映画がわからなかった

あまり映画を見る習慣がない。これは私が幼少期に過ごした宮古島に映画館が1つもないことに起因する(と私は勝手に考えている)。

娯楽の選択肢に映画がないのだ。あと2時間弱じっとしているということに苦痛を感じる。

なので、Back to the futureなどのわかりやすく誰も死なないような怖くない映画くらいしか見る気がしないのだが、昨日行った服屋の主人に「Stranger than paradise」という映画を勧められて見た。wikipediaでホラー映画ではないことを確認して、Amazonプライムで300円でレンタルした。

白黒フィルムで、起伏もなく、感情もなく、全体的に退屈/退廃の空気が立ち込めており、Back to…とは完全に対になるタイプの映画だったのだが面白かった。完全にコメディ映画で、様々な登場人物の静けさの中にある滑稽さをただ観察する映画だった。

ただ、服屋の主人は、「すごく映像が綺麗なんです・・・ストーリーはまあ、という感じなのですが」と言っていた。でも私には映像の良し悪しが分からぬ。見た直後も「美しいとは何か?」ということをずっと考えていた。レビューには「光と影が美しい!」といったことが書かれていた。私はわかりやすい美しさしかわからないから、光の美しさとかよりも色の美しさとかに心惹かれる人間であり、白黒のざらざらした映像の美しさと言われてもよく分からない。

ほら・・・とこの文章を書きながら映像のことを思い返すとはっとした。記憶の中で映像がめちゃくちゃ美しいのだ。なにこれ。誰か映画の良し悪しがわかるようになる映画を教えてくれ、って締めようよ思ったのだが、24時間たって初めて美しいということに気づいた。いや良し悪しのわかる映画は知りたいがびっくりした。なんだこれ。みんなも見た方がいいです とくに人間観察が好きな人

有益な情報

有名なインドカレーを食いに丸ノ内線で銀座に向かっていたときのこと、

地下鉄のやかましいトンネル通過音をこれでもかと切り裂く中年女性2人組の会話がずっと耳を塞いでいた。始発の池袋に到着した電車に乗ってから本郷三丁目に到着するまで。

会話の内容といえば、なぜ豊洲の高層マンションは購入価値がないのか、公立学校がいかにダメであの私立中学が優れているかといった癪に触る内容で、不愉快な気持ちがむくむくと膨らんでいった。ほらほら、あの子は中学校は普通の公立高校でしょ?だからそういったルールはわからないのよ。なんだそれ。

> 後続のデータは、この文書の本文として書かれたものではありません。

Source: an optimization exercise on an open RTL-to-GDS flow (aim: small area, a short achievable clock period and few clock cycles). Production flows keep margins and buffers that such runs may drop.
The RTL was checked by simulation tests, not by an equivalence proof against the original design.
No activity file was given, so power comes from the tool's default toggle rates.

$ cat design/flow/run.sh
#!/bin/bash
# synth_recipe.tcl (not shown) runs the flow's synth.tcl, then flattens the netlist and writes it again
# the make line also repeats each setting of config.mk as NAME=value (left out here)
make -C /OpenROAD-flow-scripts/flow DESIGN_CONFIG=/design/flow/config.mk WORK_HOME=/design/flow/orfs CLKGATE_MAP_FILE= SYNTH_SCRIPT=/design/flow/synth_recipe.tcl finish
$ cat design/flow/config.mk
export PLATFORM = sky130hd
export DESIGN_NAME = sfsr
export DESIGN_NICKNAME = sfsr
export VERILOG_FILES = /design/flow/design.v
export SDC_FILE = /design/flow/constraint.sdc
export NUM_CORES = 4
export LEC_CHECK = 0
export CAP_MARGIN = 20
export CELL_PAD_IN_SITES_DETAIL_PLACEMENT = 1
export CELL_PAD_IN_SITES_GLOBAL_PLACEMENT = 2
export CORE_MARGIN = 2
export CORE_UTILIZATION = 45
export GPL_ROUTABILITY_DRIVEN = 1
export SETUP_SLACK_MARGIN = 3.0
export SLEW_MARGIN = 20
$ cat design/flow/constraint.sdc
create_clock -name core_clock -period 8.0 [get_ports {clk}]
set_input_delay 1.6000 -clock core_clock [delete_from_list [all_inputs] [get_ports {clk}]]
set_output_delay 1.6000 -clock core_clock [all_outputs]
set_load 0.01 [all_outputs]
Context: an optimization exercise on an open-source flow, tuned for small area, a short achievable clock period and few clock cycles per item. The choices shown serve that exercise and are no tape-out recipe. In this exercise RTL edits were held to simulation tests only and were not proved equivalent to the original.

== lane 1 ==
// csb_crc
module csb_crc (
    input  wire        clk,
    input  wire        rst,         
    input  wire        in_valid,
    output wire        in_ready,
    input  wire        in_init,
    input  wire [2:0]  in_nbytes,   
    input  wire [31:0] in_data,
    output wire        idle,
    output wire [31:0] result
);
Settings: LEC_CHECK=0, CAP_MARGIN=20, CORE_MARGIN=2, CORE_UTILIZATION=40, CTS_BUF_LIST=sky130_fd_sc_hd__clkbuf_4 sky130_fd_sc_hd__clkbuf_8, CTS_CLUSTER_DIAMETER=100, CTS_CLUSTER_SIZE=30, GPL_ROUTABILITY_DRIVEN=0, SETUP_SLACK_MARGIN=3.0, SLEW_MARGIN=20, TNS_END_PERCENT=0; clock period 5.0 ns.
standard.sh (not shown) runs the stock make flow with config.mk's settings and CLKGATE_MAP_FILE= SYNTH_SCRIPT=/design/flow/synth_recipe.tcl, a recipe that flattens the netlist after the stock synthesis.
==> flow/flow/run.sh <==
#!/bin/bash
# Standard layout, with plain buf_1 cells as the port buffers and the
# state flip-flops (which drive the whole next-state network and the
# result ports) upsized after placement.
set -e
export BUFFER_PORTS_ARGS="-buffer_cell sky130_fd_sc_hd__buf_1"
bash standard.sh place > standard_place.log 2>&1
openroad -no_init -exit flow/upsize.tcl > upsize.log 2>&1
bash standard.sh finish > standard.log 2>&1
==> flow/flow/upsize.tcl <==
# Upsize the code register's flip-flops in the placed design, then
# legalize the placement again.
set odb orfs/results/sky130hd/csb_crc/base/3_place.odb
read_db $odb
read_liberty $::env(FLOW_HOME)/platforms/sky130hd/lib/sky130_fd_sc_hd__tt_025C_1v80.lib
set block [ord::get_db_block]
set n 0
foreach inst [$block getInsts] {
  if {[[$inst getMaster] getName] eq "sky130_fd_sc_hd__dfxtp_1" && [string match "code*" [$inst getName]]} {
    replace_cell [$inst getName] sky130_fd_sc_hd__dfxtp_2
    incr n
  }
}
puts "upsized $n flip-flops"
detailed_placement
check_placement
write_db $odb
Lane 1 reached the end of the flow, and the finished layout is clean on the timing, DRC and antenna checks.
Testbench counts of lane 1, summed over its fixed seeds: cycles 24,576, bytes 97,536.
#### Input delta (lane 2 over lane 1)
Settings: SETUP_SLACK_MARGIN now 3.2, was 3.0; GPL_ROUTABILITY_DRIVEN no longer set, was 0.
[summary]
Relative to lane 1, number of nets in the finished design increased by about 13% in lane 2. Lower via count was reported by lane 1, not lane 2. Comparing final-layout worst hold slack for lane 2 and lane 1, the bigger number came from lane 2. Diff lane 1 -> lane 2: non-clock buffer total of the final layout moved up; via-per-instance ratio moved up. The run showing the greater routing usage on met1 is lane 2. Taking lane 1 as the reference point, the worst path setup slack after routing of lane 2 rises by 110 ps.
Here is what was changed in the inputs of lane 3 compared with lane 2.
Settings: TNS_END_PERCENT: 0 -> unset; SETUP_SLACK_MARGIN: 3.2 -> 3.0.
==> flow/flow/run.sh <==
#!/bin/bash
# Standard layout, with plain buf_1 cells as the port buffers.
export BUFFER_PORTS_ARGS="-buffer_cell sky130_fd_sc_hd__buf_1"
bash standard.sh > standard.log 2>&1
removed: flow/flow/upsize.tcl
Findings:
From lane 2 to lane 3 the numbers moved as follows: wire length per cell dropped about 5.6%; buffering overhead fell 2.5 points; routed wire length on met2 -9.2%. Cmp lane 2 and lane 3 / core utilization / lower: lane 3. From lane 2 to lane 3 the numbers moved as follows: area of the multi-input gates fell about 3.7%, worst setup slack fell 65 ps.
Input changes introduced in lane 4 (baseline for comparison: lane 3):
Settings: putting TNS_END_PERCENT at 0 where nothing was set; putting GPL_ROUTABILITY_DRIVEN at 0 where nothing was set.
==> flow/flow/run.sh <==
#!/bin/bash
# Standard layout, with plain buf_1 cells as the port buffers and the
# state flip-flops (which drive the whole next-state network and the
# result ports) upsized after placement.
set -e
export BUFFER_PORTS_ARGS="-buffer_cell sky130_fd_sc_hd__buf_1"
bash standard.sh place > standard_place.log 2>&1
openroad -no_init -exit flow/upsize.tcl > upsize.log 2>&1
bash standard.sh finish > standard.log 2>&1
==> flow/flow/upsize.tcl (new file) <==
# Upsize the code register's flip-flops in the placed design, then
# legalize the placement again.
set odb orfs/results/sky130hd/csb_crc/base/3_place.odb
read_db $odb
read_liberty $::env(FLOW_HOME)/platforms/sky130hd/lib/sky130_fd_sc_hd__tt_025C_1v80.lib
set block [ord::get_db_block]
set n 0
foreach inst [$block getInsts] {
  if {[[$inst getMaster] getName] eq "sky130_fd_sc_hd__dfxtp_1" && [string match "code*" [$inst getName]]} {
    replace_cell [$inst getName] sky130_fd_sc_hd__dfxtp_4
    incr n
  }
}
puts "upsized $n flip-flops"
detailed_placement
check_placement
write_db $odb
From lane 3 to lane 4, total grt overflow did not move at all.
Shortest clock period the worst path allows after layout is higher on lane 3
Between lane 3 and lane 4, the post-CTS setup repair buffer count is higher for lane 3.
In the metrics for lane 3 and lane 4, the one carrying the lower setup slack after placement is lane 3.
Re total routed wirelength: lane 4 is about 6% down on lane 3.
Delta (lane 4 minus lane 3): post-route core utilization went down by 8.3 points.
### lane 4 -> lane 5
Settings: SETUP_SLACK_MARGIN changed from 3.0 to 2.7; GPL_ROUTABILITY_DRIVEN removed (was 0); TNS_END_PERCENT removed (was 0).
==> flow/flow/run.sh <==
#!/bin/bash
# Standard layout, with plain buf_1 cells as the port buffers.
export BUFFER_PORTS_ARGS="-buffer_cell sky130_fd_sc_hd__buf_1"
bash standard.sh > standard.log 2>&1
removed: flow/flow/upsize.tcl
[summary]
Lane 5 vs lane 4 — sum of routed wire length over all layers dropped by a few percent
Lane 5 vs lane 4: maximum operating frequency down by a little under 10%
Lane 5: flow completed, timing, DRC and antenna clean
In the reports for lane 5 and lane 4, the smaller met1 demand-to-capacity share in global routing belongs to lane 5.


csb_crc again, from the RTL that the note above started with.
==> flow/design.v (excerpt) <==
module csb_crc (
    input  wire        clk,
    input  wire        rst,         
    input  wire        in_valid,
    output wire        in_ready,
    input  wire        in_init,
    input  wire [2:0]  in_nbytes,   
    input  wire [31:0] in_data,
    output wire        idle,
    output wire [31:0] result
);
clock: 5.0 ns
lec_check: 0
cap_margin: 20
core_margin: 2
core_utilization: 40
cts_buf_list: sky130_fd_sc_hd__clkbuf_4 sky130_fd_sc_hd__clkbuf_8
cts_cluster_diameter: 100
cts_cluster_size: 30
gpl_routability_driven: 0
place_density: 0.65
setup_slack_margin: 3.0
slew_margin: 20
tns_end_percent: 0
==> flow/flow/run.sh <==
#!/bin/bash
# Standard layout, with plain buf_1 cells as the port buffers and the
# state flip-flops (which drive the whole next-state network and the
# result ports) upsized after placement.
set -e
export BUFFER_PORTS_ARGS="-buffer_cell sky130_fd_sc_hd__buf_1"
bash standard.sh place > standard_place.log 2>&1
openroad -no_init -exit flow/upsize.tcl > upsize.log 2>&1
bash standard.sh finish > standard.log 2>&1
==> flow/flow/upsize.tcl <==
# Upsize the code register's flip-flops in the placed design, then
# legalize the placement again.
set odb orfs/results/sky130hd/csb_crc/base/3_place.odb
read_db $odb
read_liberty $::env(FLOW_HOME)/platforms/sky130hd/lib/sky130_fd_sc_hd__tt_025C_1v80.lib
set block [ord::get_db_block]
set n 0
foreach inst [$block getInsts] {
  if {[[$inst getMaster] getName] eq "sky130_fd_sc_hd__dfxtp_1" && [string match "code*" [$inst getName]]} {
    replace_cell [$inst getName] sky130_fd_sc_hd__dfxtp_2
    incr n
  }
}
puts "upsized $n flip-flops"
detailed_placement
check_placement
write_db $odb
The first run passed the timing, DRC and antenna checks.
Testbench counts at the start, summed over its fixed seeds: cycles 24,576, bytes 97,536.
==> next run, changes <==
--- a/flow/flow/upsize.tcl
+++ b/flow/flow/upsize.tcl
@@ -8,5 +8,5 @@
 foreach inst [$block getInsts] {
   if {[[$inst getMaster] getName] eq "sky130_fd_sc_hd__dfxtp_1" && [string match "code*" [$inst getName]]} {
-    replace_cell [$inst getName] sky130_fd_sc_hd__dfxtp_2
+    replace_cell [$inst getName] sky130_fd_sc_hd__dfxtp_4
     incr n
   }
- GPL_ROUTABILITY_DRIVEN: 0 -> unset
- PLACE_DENSITY: 0.65 -> unset
- SETUP_SLACK_MARGIN: 3.0 -> 3.1
- TNS_END_PERCENT: 0 -> unset
Outcome: Die area stays the same; worst setup slack is better by 0.058 ns; global-route usage went up by 4.6 points; routed wire length rose by 30%; non-clock buffer count climbs by 125; area after synthesis does not change; final cell count went up by 20%; first-iteration DRC count goes down by 4.7%.
==> next run, changes <==
--- a/flow/flow/upsize.tcl
+++ b/flow/flow/upsize.tcl
@@ -8,5 +8,5 @@
 foreach inst [$block getInsts] {
   if {[[$inst getMaster] getName] eq "sky130_fd_sc_hd__dfxtp_1" && [string match "code*" [$inst getName]]} {
-    replace_cell [$inst getName] sky130_fd_sc_hd__dfxtp_4
+    replace_cell [$inst getName] sky130_fd_sc_hd__dfxtp_2
     incr n
   }
- CORE_UTILIZATION: 40 -> 55
- SETUP_SLACK_MARGIN: 3.1 -> 3.0
- TNS_END_PERCENT: unset -> 0
Design area is lower by about a fifth.
Register-to-register slack improved by 0.05 ns.
Via count is lower by a little under a tenth.
Count of clock-buffer cells in the layout stays the same.
Wire length is lower by about a fifth.
Setup slack improved by 0.049 ns.
Worst hold slack improved by 0.0049 ns.
==> next run, changes <==
- CORE_UTILIZATION: 55 -> 40
- GPL_ROUTABILITY_DRIVEN: unset -> 0
- PLACE_DENSITY: unset -> 0.55
After rerunning: Hold slack improves by 0.0098 ns; clock skew rose by 0.0032 ns; die area is higher by 36%; utilization fell by 22 points.


Starting RTL as in the previous note.
export LEC_CHECK = 0
export CAP_MARGIN = 20
export CORE_MARGIN = 2
export CORE_UTILIZATION = 40
export CTS_BUF_LIST = sky130_fd_sc_hd__clkbuf_4 sky130_fd_sc_hd__clkbuf_8
export CTS_CLUSTER_DIAMETER = 100
export CTS_CLUSTER_SIZE = 30
export SETUP_SLACK_MARGIN = 2.85
export SLEW_MARGIN = 20
create_clock -name core_clock -period 5.0 [get_ports {clk}]
==> flow/flow/run.sh <==
#!/bin/bash
# Standard layout, with plain buf_1 cells as the port buffers.
export BUFFER_PORTS_ARGS="-buffer_cell sky130_fd_sc_hd__buf_1"
bash standard.sh > standard.log 2>&1
Testbench counts at the start, summed over its fixed seeds: cycles 24,576, bytes 97,536.
Next try:
==> flow/flow/run.sh (replaced) <==
#!/bin/bash
# Standard layout, with plain buf_1 cells as the port buffers and the
# state flip-flops (which drive the whole next-state network and the
# result ports) upsized after placement.
set -e
export BUFFER_PORTS_ARGS="-buffer_cell sky130_fd_sc_hd__buf_1"
bash standard.sh place > standard_place.log 2>&1
openroad -no_init -exit flow/upsize.tcl > upsize.log 2>&1
bash standard.sh finish > standard.log 2>&1
==> flow/flow/upsize.tcl (new file) <==
# Upsize the code register's flip-flops in the placed design, then
# legalize the placement again.
set odb orfs/results/sky130hd/csb_crc/base/3_place.odb
read_db $odb
read_liberty $::env(FLOW_HOME)/platforms/sky130hd/lib/sky130_fd_sc_hd__tt_025C_1v80.lib
set block [ord::get_db_block]
set n 0
foreach inst [$block getInsts] {
  if {[[$inst getMaster] getName] eq "sky130_fd_sc_hd__dfxtp_1" && [string match "code*" [$inst getName]]} {
    replace_cell [$inst getName] sky130_fd_sc_hd__dfxtp_2
    incr n
  }
}
puts "upsized $n flip-flops"
detailed_placement
check_placement
write_db $odb
--- a/flow/config.mk
+++ b/flow/config.mk
@@ -7,3 +7,3 @@
 export LEC_CHECK = 0
-export CAP_MARGIN = 20
+export CAP_MARGIN = 0
 export CORE_MARGIN = 2
@@ -13,3 +13,4 @@
 export CTS_CLUSTER_SIZE = 30
-export SETUP_SLACK_MARGIN = 2.85
-export SLEW_MARGIN = 20
+export SETUP_SLACK_MARGIN = 3.0
+export SLEW_MARGIN = 0
+export TNS_END_PERCENT = 0
Outcome: Worst hold slack degrades by 9.8 ps; final area came out lower by about 5%; sequential share of layout area rises by 0.84 points; setup slack is better by 42 ps; global-route usage climbs by 0.87 points.
Next try:
==> flow/config.mk (replaced) <==
export PLATFORM = sky130hd
export DESIGN_NAME = csb_crc
export DESIGN_NICKNAME = csb_crc
export VERILOG_FILES = /design/flow/design.v
export SDC_FILE = /design/flow/constraint.sdc
export NUM_CORES = 4
export LEC_CHECK = 0
export CAP_MARGIN = 20
export CORE_MARGIN = 2
export CORE_UTILIZATION = 40
export CTS_BUF_LIST = sky130_fd_sc_hd__clkbuf_16
export CTS_CLUSTER_DIAMETER = 500
export CTS_CLUSTER_SIZE = 100
export SETUP_SLACK_MARGIN = 3.0
export SLEW_MARGIN = 20
export TNS_END_PERCENT = 0
=> Setup slack gains 27 ps; first-iteration DRC count came out higher by 2.9%; via count came out higher by 1.2%; area after synthesis is unchanged.
Next try:
--- a/flow/config.mk
+++ b/flow/config.mk
@@ -10,6 +10,6 @@
 export CORE_UTILIZATION = 40
-export CTS_BUF_LIST = sky130_fd_sc_hd__clkbuf_16
-export CTS_CLUSTER_DIAMETER = 500
-export CTS_CLUSTER_SIZE = 100
-export SETUP_SLACK_MARGIN = 3.0
+export CTS_BUF_LIST = sky130_fd_sc_hd__clkbuf_4 sky130_fd_sc_hd__clkbuf_8
+export CTS_CLUSTER_DIAMETER = 100
+export CTS_CLUSTER_SIZE = 30
+export SETUP_SLACK_MARGIN = 2.9
 export SLEW_MARGIN = 20
What happened:
- routed wire length came out lower by a few percent
- first-iteration DRC count is lower by about a fifth
- via count fell slightly
- non-clock buffer count is unchanged
- cell area stays flat
- utilization stays flat
- count of clock-buffer cells in the layout grows by 1
- setup slack loses 36 ps
- synthesized area stays the same
Next try:
--- a/flow/config.mk
+++ b/flow/config.mk
@@ -13,3 +13,4 @@
 export CTS_CLUSTER_SIZE = 30
-export SETUP_SLACK_MARGIN = 2.9
+export PLACE_DENSITY = 0.75
+export SETUP_SLACK_MARGIN = 3.0
 export SLEW_MARGIN = 20
After rerunning: Die area does not change. Count of clock-buffer cells in the layout increases by 1. Synthesized cell count is unchanged. Cell count went down slightly. Routed wire length is higher by a few percent. Utilization went down by 0.58 points.


## lagoon
Another version of the RTL of csb_crc (not shown whole).
For scale: ~490 cells after synthesis, roughly 73 flip-flops.
clock: 5.0 ns
lec_check: 0
cap_margin: 20
core_margin: 2
core_utilization: 40
setup_slack_margin: 2.0
slew_margin: 20
==> flow/flow/run.sh <==
#!/bin/bash
# Standard layout, with plain buf_1 cells as the port buffers.
export BUFFER_PORTS_ARGS="-buffer_cell sky130_fd_sc_hd__buf_1"
bash standard.sh > standard.log 2>&1
Both conditions hold for lagoon: the flow ran to the end and the final layout passed the timing, DRC and antenna checks.
Testbench counts of lagoon, summed over its fixed seeds: cycles 24,576, bytes 97,536.
Relative to lagoon, the following input files were edited for violet:
- putting CTS_CLUSTER_SIZE at 30 where nothing was set
- putting CTS_CLUSTER_DIAMETER at 100 where nothing was set
- putting CTS_BUF_LIST at sky130_fd_sc_hd__clkbuf_4 sky130_fd_sc_hd__clkbuf_8 where nothing was set
- swapping 2.0 for 2.5 in SETUP_SLACK_MARGIN
Results
The lower post-layout utilization of the core of violet and lagoon is in lagoon. violet against lagoon; non-clock buffer count is up by a little under 10%. Compared with lagoon, violet ends up with a larger final cell area. Mean instance size in the synthesized netlist of lagoon is on par with violet. Setup slack: violet more than lagoon. Summary of violet over lagoon: clock slew seen by the registers of the worst setup and hold paths shows an increase of 0.03 ns; wire length moved up. For violet, the endpoint of the most critical setup path was code[7], unlike lagoon, where it was code[16].
diff inputs: violet => nickel
- a deleted CTS_BUF_LIST that had been sky130_fd_sc_hd__clkbuf_4 sky130_fd_sc_hd__clkbuf_8
- a change of SETUP_SLACK_MARGIN from 2.5 to 2.8
- a deleted CTS_CLUSTER_SIZE that had been 30
- a deleted CTS_CLUSTER_DIAMETER that had been 100
Notes after the runs:
Going from violet to nickel, maximum clock frequency grows by 3.3%. [compare] base=violet new=nickel: number of instances on the worst hold path ~0 delta; headroom to the max-slew limit +16 points; proportion of cell area occupied by registers -3.6 points. Taking violet as the reference, in nickel number of non-clock buffers in the layout now sits higher. Compared with violet, nickel shows share of the cycle needed by the critical path after routing lower by 1.6 points.
Input-level comparison between garnet and nickel:
- SETUP_SLACK_MARGIN changed from 2.8 to 2.5
Diff nickel -> garnet: data required time of the worst path picked up an extra 0.02 ns; weighted congestion reported at the end of routability-driven placement shrank by 2.2%.

-- static timing again, ports no longer ideal --
No port has a modelled driver above. Below, the same layouts with a new extraction and two added sets of constraints. Step 1 (the two cells are an assumption about what drives the block):
set clk [get_ports {clk}]
set_driving_cell -lib_cell sky130_fd_sc_hd__clkbuf_16 $clk
set_driving_cell -lib_cell sky130_fd_sc_hd__buf_2 [delete_from_list [all_inputs] $clk]
Step 2 times the ports against the registers' clock, not the clock port: input delays grow and output delays shrink by t, the midpoint of the rising clock arrivals with the driver on. Three values: no drivers, after step 1, after step 2; two values: the first two.
run | shift t [ns] | setup WS [ns] | worst setup path at the end | pins driven straight from the clock port
lane 1 | 0.350 | 2.875 / 2.875 / 2.659 | input to register | 1
lane 2 | 0.356 | 2.981 / 2.981 / 2.721 | input to register | 1
lane 3 | 0.349 | 2.916 / 2.916 / 2.712 | input to register | 1
lane 4 | 0.347 | 2.939 / 2.939 / 2.655 | input to register | 1
lane 5 | 0.337 | 2.728 / 2.728 / 2.501 | input to register | 1
the first run of note 2 | 0.332 | 2.811 / 2.811 / 2.692 | input to register | 1
the second run of note 2 | 0.367 | 2.869 / 2.869 / 2.747 | input to register | 1
the third run of note 2 | 0.349 | 2.918 / 2.911 / 2.690 | input to register | 1
the fourth run of note 2 | 0.333 | 2.903 / 2.903 / 2.636 | input to register | 1
the first run of note 3 | 0.334 | 2.834 / 2.804 / 2.682 | input to register | 1
the second run of note 3 | 0.343 | 2.876 / 2.876 / 2.620 | input to register | 1
the third run of note 3 | 0.333 | 2.902 / 2.902 / 2.614 | input to register | 1
the fourth run of note 3 | 0.338 | 2.866 / 2.866 / 2.601 | input to register | 1
the fifth run of note 3 | 0.336 | 2.847 / 2.847 / 2.623 | input to register | 1
lagoon | 0.381 | 2.089 / 2.089 / 2.067 | input to register | 1
violet | 0.397 | 2.541 / 2.541 / 2.359 | input to register | 1
nickel | 0.379 | 2.620 / 2.620 / 2.442 | input to register | 1
garnet | 0.381 | 2.539 / 2.539 / 2.373 | input to register | 1
After both steps every run listed still meets setup and hold. The setup slack of the third run of note 3, which loses most, moves by 0.000 ns with the drivers and by -0.288 ns with both steps.
This design comes from an exercise in tuning for small area, a short achievable clock period and few clock cycles per item on the open sky130 flow, not from production work.
The RTL was checked by simulation tests, not by an equivalence proof against the original design.

`flow/flow/run.sh`:
```
#!/bin/bash
# The standard layout, with repair_timing asked for extra setup slack so
# that the gates on the filter loop are sized for speed.  The SDC (clock
# period, I/O delays) is the standard flow's own and is not touched.
set -euo pipefail
export SETUP_SLACK_MARGIN=27
bash standard.sh > standard.log 2>&1
```
`flow/standard.sh`:
```
#!/bin/bash
# synth_recipe.tcl (not shown) runs the flow's synth.tcl, then flattens the netlist and writes it again
# the make line also repeats each setting of config.mk as NAME=value (left out here)
make -C /OpenROAD-flow-scripts/flow DESIGN_CONFIG=/design/flow/config.mk WORK_HOME=/design/flow/orfs CLKGATE_MAP_FILE= SYNTH_SCRIPT=/design/flow/synth_recipe.tcl "${@:-finish}"
```
`flow/config.mk`:
```
export PLATFORM = sky130hd
export DESIGN_NAME = amf_rx
export DESIGN_NICKNAME = amf_rx
export VERILOG_FILES = /design/flow/design.v
export SDC_FILE = /design/flow/constraint.sdc
export NUM_CORES = 4
export LEC_CHECK = 0
export ABC_AREA = 1
export CAP_MARGIN = 20
export CORE_MARGIN = 2
export CORE_UTILIZATION = 40
export SLEW_MARGIN = 20
```
`flow/constraint.sdc`:
```
create_clock -name core_clock -period 35.0 [get_ports {clk}]
set_input_delay 7.0000 -clock core_clock [delete_from_list [all_inputs] [get_ports {clk}]]
set_output_delay 7.0000 -clock core_clock [all_outputs]
set_load 0.01 [all_outputs]
```
This is an optimization exercise on Yosys and OpenROAD, whose aim is small area, not a production implementation. At most, simulation tests tie the RTL to the original design; equivalence was not proved. Only the layout flow was run in run 3; the RTL was not checked for function there. Power is estimated from default activity; no workload was simulated.

**flow/config.mk**
```make
export PLATFORM = sky130hd
export DESIGN_NAME = fxp_arith32
export DESIGN_NICKNAME = fxp_arith32
export VERILOG_FILES = /design/flow/design.v
export SDC_FILE = /design/flow/constraint.sdc
export NUM_CORES = 4
export LEC_CHECK = 0
export ABC_AREA = 1
export CAP_MARGIN = 20
export CORE_MARGIN = 2
export CORE_UTILIZATION = 60
export CTS_BUF_LIST = sky130_fd_sc_hd__clkbuf_4 sky130_fd_sc_hd__clkbuf_8
export CTS_CLUSTER_DIAMETER = 60
export CTS_CLUSTER_SIZE = 30
export PLACE_DENSITY = 0.75
export SLEW_MARGIN = 20
```
**flow/constraint.sdc**
```tcl
create_clock -name core_clock -period 15.0 [get_ports {clk}]
set_input_delay 3.0000 -clock core_clock [delete_from_list [all_inputs] [get_ports {clk}]]
set_output_delay 3.0000 -clock core_clock [all_outputs]
set_load 0.01 [all_outputs]
```
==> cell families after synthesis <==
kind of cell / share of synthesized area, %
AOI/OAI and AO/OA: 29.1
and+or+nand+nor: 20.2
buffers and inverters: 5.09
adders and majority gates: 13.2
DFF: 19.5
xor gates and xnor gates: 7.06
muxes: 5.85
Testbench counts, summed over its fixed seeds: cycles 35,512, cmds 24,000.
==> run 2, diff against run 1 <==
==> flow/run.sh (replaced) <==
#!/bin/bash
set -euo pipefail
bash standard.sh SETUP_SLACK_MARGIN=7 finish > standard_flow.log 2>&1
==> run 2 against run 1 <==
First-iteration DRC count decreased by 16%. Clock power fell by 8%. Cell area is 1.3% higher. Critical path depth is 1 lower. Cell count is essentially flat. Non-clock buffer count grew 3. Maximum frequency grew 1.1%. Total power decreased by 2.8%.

が、なぜこの人たちは必死になって大声を出して、我々に不愉快で不要な情報をお届けしてくれるのだろうか?ということが気になってしまい、会話から意識を逸らすことができなかった。

すると、電車が後楽園を出発した時に(いうなれば彼女らの旅路のクライマックスである)、1人が身体に障害を抱えた子供を育てながら長男を京大に入れたのはアタシ自分のこと褒めてもいいと思うワ、ということを全乗客に向かって主張した。全乗客に向かって主張したというのは私の主観にしか過ぎないのだが。そしてうるせえオバさん2人組だな、と思っていたのだが、うるさいのは苦労オバさんだけで、もう1人はむしろ普通の音量でしゃべっているということに気づいた。

ここで私の妄想が始まる。この人はそこそこ金を持った旦那と結婚したが生まれた子供が障害を持っていた。献身的な介護をしたが旦那は手伝ってくれないし褒めてもくれない。でももう1人の子供を京大に入れたのよ!誰かアタシのこと褒めてよ!丸の内線のみんな!アタシはすごいのよ!

ははーんそういうことね〜、と勝手に納得したらなんとなくこの人のことを許せる気がしてきた。

その上、電車が本郷3丁目に到着する直前、静かな方のオバさんから唯一有益な情報を手に入れることに成功した。サンシャイン池崎は、父が工場を経営していたのだが、父のタバコの火の不始末で2回工場が全焼してしまい、お金のない状況で現役で国立大学に入った、という話である。うるさいオバさんは「サンシャイン池崎って誰?」と言っていた。彼の意外な過去と自分の過去を重ね、サンシャイン池崎のことはこれからも応援して行こうと誓った。